▶ WORK INSTRUCTIONS
Set down exactly the lines in the records below that run from the line with "count <= stepped;" to the line with "expecting first data byte", inclusive, and nothing more.

▶ DATA EXCERPTS
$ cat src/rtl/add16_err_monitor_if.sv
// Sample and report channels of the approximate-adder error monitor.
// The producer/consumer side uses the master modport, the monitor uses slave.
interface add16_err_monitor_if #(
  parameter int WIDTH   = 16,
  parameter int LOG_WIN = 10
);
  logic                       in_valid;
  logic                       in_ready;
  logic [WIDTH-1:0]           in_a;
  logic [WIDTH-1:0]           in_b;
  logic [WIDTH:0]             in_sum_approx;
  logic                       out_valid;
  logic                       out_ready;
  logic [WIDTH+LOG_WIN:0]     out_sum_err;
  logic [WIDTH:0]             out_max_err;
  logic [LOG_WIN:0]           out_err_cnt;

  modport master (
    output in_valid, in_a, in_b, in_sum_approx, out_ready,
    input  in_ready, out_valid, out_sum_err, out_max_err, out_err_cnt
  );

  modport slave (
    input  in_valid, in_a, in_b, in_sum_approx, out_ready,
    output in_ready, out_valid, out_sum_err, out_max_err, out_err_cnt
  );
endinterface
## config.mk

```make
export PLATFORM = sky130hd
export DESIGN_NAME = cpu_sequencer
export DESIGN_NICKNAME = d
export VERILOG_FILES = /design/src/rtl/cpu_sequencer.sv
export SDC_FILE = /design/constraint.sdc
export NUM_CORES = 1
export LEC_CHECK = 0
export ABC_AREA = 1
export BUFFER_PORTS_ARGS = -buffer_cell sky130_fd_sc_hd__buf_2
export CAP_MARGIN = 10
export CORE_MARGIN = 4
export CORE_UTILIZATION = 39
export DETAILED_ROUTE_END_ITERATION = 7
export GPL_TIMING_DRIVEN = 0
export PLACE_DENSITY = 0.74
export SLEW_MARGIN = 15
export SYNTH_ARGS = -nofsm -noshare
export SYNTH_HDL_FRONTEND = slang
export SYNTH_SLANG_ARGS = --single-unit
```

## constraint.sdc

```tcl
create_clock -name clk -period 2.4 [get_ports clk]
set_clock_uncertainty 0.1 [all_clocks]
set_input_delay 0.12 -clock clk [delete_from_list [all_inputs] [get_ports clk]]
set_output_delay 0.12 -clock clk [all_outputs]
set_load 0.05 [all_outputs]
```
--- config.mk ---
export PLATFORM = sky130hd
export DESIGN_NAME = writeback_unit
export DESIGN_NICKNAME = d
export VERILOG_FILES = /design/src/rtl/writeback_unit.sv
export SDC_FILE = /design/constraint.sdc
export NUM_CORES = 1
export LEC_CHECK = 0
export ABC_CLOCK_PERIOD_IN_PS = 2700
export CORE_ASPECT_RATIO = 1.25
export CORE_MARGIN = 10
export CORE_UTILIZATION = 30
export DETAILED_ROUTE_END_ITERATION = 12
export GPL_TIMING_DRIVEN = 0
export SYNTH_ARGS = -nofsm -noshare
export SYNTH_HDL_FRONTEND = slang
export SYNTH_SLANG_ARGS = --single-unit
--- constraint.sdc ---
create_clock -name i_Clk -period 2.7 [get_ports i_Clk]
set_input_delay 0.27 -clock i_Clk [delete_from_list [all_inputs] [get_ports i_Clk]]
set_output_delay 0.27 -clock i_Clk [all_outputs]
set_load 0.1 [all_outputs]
* * *
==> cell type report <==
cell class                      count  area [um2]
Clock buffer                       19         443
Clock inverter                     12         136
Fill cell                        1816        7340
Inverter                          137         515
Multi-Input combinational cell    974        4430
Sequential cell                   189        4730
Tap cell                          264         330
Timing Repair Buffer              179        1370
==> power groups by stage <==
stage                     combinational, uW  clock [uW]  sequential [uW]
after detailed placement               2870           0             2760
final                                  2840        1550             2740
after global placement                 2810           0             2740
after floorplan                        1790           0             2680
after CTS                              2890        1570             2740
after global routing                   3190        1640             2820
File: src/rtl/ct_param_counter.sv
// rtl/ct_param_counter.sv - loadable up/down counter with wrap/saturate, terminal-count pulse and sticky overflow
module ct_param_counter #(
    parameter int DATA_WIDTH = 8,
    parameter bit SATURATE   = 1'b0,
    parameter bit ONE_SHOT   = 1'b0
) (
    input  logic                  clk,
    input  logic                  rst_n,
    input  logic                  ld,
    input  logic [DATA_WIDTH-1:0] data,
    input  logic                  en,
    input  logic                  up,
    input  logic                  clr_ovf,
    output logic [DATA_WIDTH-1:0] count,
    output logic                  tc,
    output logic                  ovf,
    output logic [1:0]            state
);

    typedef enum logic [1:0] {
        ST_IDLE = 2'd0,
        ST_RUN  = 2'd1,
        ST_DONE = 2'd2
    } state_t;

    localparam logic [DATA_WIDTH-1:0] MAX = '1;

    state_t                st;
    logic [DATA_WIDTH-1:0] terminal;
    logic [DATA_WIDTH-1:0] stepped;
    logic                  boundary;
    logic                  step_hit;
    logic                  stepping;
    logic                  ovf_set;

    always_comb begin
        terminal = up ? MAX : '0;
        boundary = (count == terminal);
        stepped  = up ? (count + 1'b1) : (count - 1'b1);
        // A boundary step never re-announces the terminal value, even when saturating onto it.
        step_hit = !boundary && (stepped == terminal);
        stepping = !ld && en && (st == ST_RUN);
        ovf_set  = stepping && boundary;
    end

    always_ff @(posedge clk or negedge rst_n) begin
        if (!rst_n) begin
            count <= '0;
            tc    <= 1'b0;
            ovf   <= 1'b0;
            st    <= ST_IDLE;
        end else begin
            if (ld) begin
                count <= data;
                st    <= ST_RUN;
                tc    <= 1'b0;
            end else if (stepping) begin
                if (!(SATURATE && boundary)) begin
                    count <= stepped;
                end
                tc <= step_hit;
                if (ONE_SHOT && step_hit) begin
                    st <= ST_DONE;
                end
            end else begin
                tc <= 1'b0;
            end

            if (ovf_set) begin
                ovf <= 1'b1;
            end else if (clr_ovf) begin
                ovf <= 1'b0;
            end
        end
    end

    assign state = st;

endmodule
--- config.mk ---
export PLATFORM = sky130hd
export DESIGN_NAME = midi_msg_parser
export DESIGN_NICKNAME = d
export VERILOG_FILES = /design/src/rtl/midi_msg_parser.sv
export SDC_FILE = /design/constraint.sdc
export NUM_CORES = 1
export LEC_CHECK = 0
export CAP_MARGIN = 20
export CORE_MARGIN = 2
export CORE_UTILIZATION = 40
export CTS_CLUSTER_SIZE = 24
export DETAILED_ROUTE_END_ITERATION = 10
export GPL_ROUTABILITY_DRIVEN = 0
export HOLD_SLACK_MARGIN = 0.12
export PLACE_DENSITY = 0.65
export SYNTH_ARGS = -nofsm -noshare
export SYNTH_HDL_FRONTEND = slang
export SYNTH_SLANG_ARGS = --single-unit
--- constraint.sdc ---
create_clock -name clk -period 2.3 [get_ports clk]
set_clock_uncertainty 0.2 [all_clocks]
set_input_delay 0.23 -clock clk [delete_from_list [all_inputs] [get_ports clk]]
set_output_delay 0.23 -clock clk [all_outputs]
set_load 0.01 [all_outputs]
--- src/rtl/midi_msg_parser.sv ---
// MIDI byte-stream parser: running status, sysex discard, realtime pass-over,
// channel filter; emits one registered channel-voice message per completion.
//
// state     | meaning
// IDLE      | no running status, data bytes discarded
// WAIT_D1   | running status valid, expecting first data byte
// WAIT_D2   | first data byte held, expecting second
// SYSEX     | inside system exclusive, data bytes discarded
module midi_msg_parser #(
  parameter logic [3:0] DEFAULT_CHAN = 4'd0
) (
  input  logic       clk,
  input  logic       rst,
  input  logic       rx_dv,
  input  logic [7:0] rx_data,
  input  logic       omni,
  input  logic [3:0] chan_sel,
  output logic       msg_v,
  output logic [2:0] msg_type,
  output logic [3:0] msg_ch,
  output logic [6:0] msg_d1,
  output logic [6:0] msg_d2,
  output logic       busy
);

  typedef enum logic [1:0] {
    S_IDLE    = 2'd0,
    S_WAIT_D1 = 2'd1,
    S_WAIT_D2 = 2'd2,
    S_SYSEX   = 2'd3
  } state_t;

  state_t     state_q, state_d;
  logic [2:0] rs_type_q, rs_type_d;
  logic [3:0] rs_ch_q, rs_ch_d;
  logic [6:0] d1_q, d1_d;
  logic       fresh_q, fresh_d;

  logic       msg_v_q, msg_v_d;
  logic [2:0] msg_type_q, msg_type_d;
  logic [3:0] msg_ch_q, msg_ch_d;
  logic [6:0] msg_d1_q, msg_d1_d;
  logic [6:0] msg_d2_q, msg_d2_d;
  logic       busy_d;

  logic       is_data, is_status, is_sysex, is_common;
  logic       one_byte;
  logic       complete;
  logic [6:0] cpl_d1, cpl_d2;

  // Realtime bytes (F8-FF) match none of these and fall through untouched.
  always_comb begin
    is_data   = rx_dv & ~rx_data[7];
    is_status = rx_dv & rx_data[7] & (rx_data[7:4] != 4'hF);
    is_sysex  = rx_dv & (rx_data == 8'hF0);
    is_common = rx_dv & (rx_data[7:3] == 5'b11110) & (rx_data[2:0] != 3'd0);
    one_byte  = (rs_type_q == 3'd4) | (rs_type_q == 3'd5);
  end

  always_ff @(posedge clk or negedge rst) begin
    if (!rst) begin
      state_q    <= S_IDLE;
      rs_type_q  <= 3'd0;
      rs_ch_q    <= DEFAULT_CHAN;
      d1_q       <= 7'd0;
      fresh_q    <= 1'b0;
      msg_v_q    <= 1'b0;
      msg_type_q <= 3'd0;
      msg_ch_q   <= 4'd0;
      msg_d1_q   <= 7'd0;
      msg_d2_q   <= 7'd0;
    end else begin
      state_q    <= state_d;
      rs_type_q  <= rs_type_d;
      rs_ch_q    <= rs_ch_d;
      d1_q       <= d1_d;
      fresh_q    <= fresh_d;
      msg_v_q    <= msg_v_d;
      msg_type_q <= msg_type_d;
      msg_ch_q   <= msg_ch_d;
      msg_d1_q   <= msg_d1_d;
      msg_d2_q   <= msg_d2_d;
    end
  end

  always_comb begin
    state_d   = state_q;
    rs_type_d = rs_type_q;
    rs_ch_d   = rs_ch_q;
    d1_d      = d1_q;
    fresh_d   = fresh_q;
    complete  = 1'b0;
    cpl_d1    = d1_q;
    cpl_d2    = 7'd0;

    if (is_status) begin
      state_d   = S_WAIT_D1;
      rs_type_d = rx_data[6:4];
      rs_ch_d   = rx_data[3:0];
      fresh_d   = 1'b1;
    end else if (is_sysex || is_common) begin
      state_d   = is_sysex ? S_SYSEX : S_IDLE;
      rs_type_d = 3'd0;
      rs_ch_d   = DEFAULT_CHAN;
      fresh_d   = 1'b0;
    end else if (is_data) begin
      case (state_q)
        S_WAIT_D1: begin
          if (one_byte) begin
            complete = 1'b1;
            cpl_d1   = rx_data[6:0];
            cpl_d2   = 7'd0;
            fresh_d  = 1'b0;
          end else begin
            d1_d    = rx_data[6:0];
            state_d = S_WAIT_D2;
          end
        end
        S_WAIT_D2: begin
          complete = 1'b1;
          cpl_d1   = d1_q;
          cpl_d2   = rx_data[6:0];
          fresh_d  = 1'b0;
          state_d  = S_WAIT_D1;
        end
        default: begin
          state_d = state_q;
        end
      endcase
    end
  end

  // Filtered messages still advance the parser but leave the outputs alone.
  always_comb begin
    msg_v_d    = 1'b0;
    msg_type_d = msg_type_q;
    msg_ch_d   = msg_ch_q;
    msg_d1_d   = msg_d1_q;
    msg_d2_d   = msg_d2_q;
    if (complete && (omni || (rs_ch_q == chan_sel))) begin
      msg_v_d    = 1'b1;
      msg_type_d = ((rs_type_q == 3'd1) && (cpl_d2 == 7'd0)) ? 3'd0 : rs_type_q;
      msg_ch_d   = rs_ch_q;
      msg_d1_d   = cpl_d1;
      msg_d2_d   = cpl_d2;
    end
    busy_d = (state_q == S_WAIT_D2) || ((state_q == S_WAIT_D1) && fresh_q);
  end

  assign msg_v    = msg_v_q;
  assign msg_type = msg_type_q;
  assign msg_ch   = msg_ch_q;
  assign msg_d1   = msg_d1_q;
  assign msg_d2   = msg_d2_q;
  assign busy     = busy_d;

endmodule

▶ ANSWER TO THIS TASK
                    count <= stepped;
                end
                tc <= step_hit;
                if (ONE_SHOT && step_hit) begin
                    st <= ST_DONE;
                end
            end else begin
                tc <= 1'b0;
            end

            if (ovf_set) begin
                ovf <= 1'b1;
            end else if (clr_ovf) begin
                ovf <= 1'b0;
            end
        end
    end

    assign state = st;

endmodule
--- config.mk ---
export PLATFORM = sky130hd
export DESIGN_NAME = midi_msg_parser
export DESIGN_NICKNAME = d
export VERILOG_FILES = /design/src/rtl/midi_msg_parser.sv
export SDC_FILE = /design/constraint.sdc
export NUM_CORES = 1
export LEC_CHECK = 0
export CAP_MARGIN = 20
export CORE_MARGIN = 2
export CORE_UTILIZATION = 40
export CTS_CLUSTER_SIZE = 24
export DETAILED_ROUTE_END_ITERATION = 10
export GPL_ROUTABILITY_DRIVEN = 0
export HOLD_SLACK_MARGIN = 0.12
export PLACE_DENSITY = 0.65
export SYNTH_ARGS = -nofsm -noshare
export SYNTH_HDL_FRONTEND = slang
export SYNTH_SLANG_ARGS = --single-unit
--- constraint.sdc ---
create_clock -name clk -period 2.3 [get_ports clk]
set_clock_uncertainty 0.2 [all_clocks]
set_input_delay 0.23 -clock clk [delete_from_list [all_inputs] [get_ports clk]]
set_output_delay 0.23 -clock clk [all_outputs]
set_load 0.01 [all_outputs]
--- src/rtl/midi_msg_parser.sv ---
// MIDI byte-stream parser: running status, sysex discard, realtime pass-over,
// channel filter; emits one registered channel-voice message per completion.
//
// state     | meaning
// IDLE      | no running status, data bytes discarded
// WAIT_D1   | running status valid, expecting first data byte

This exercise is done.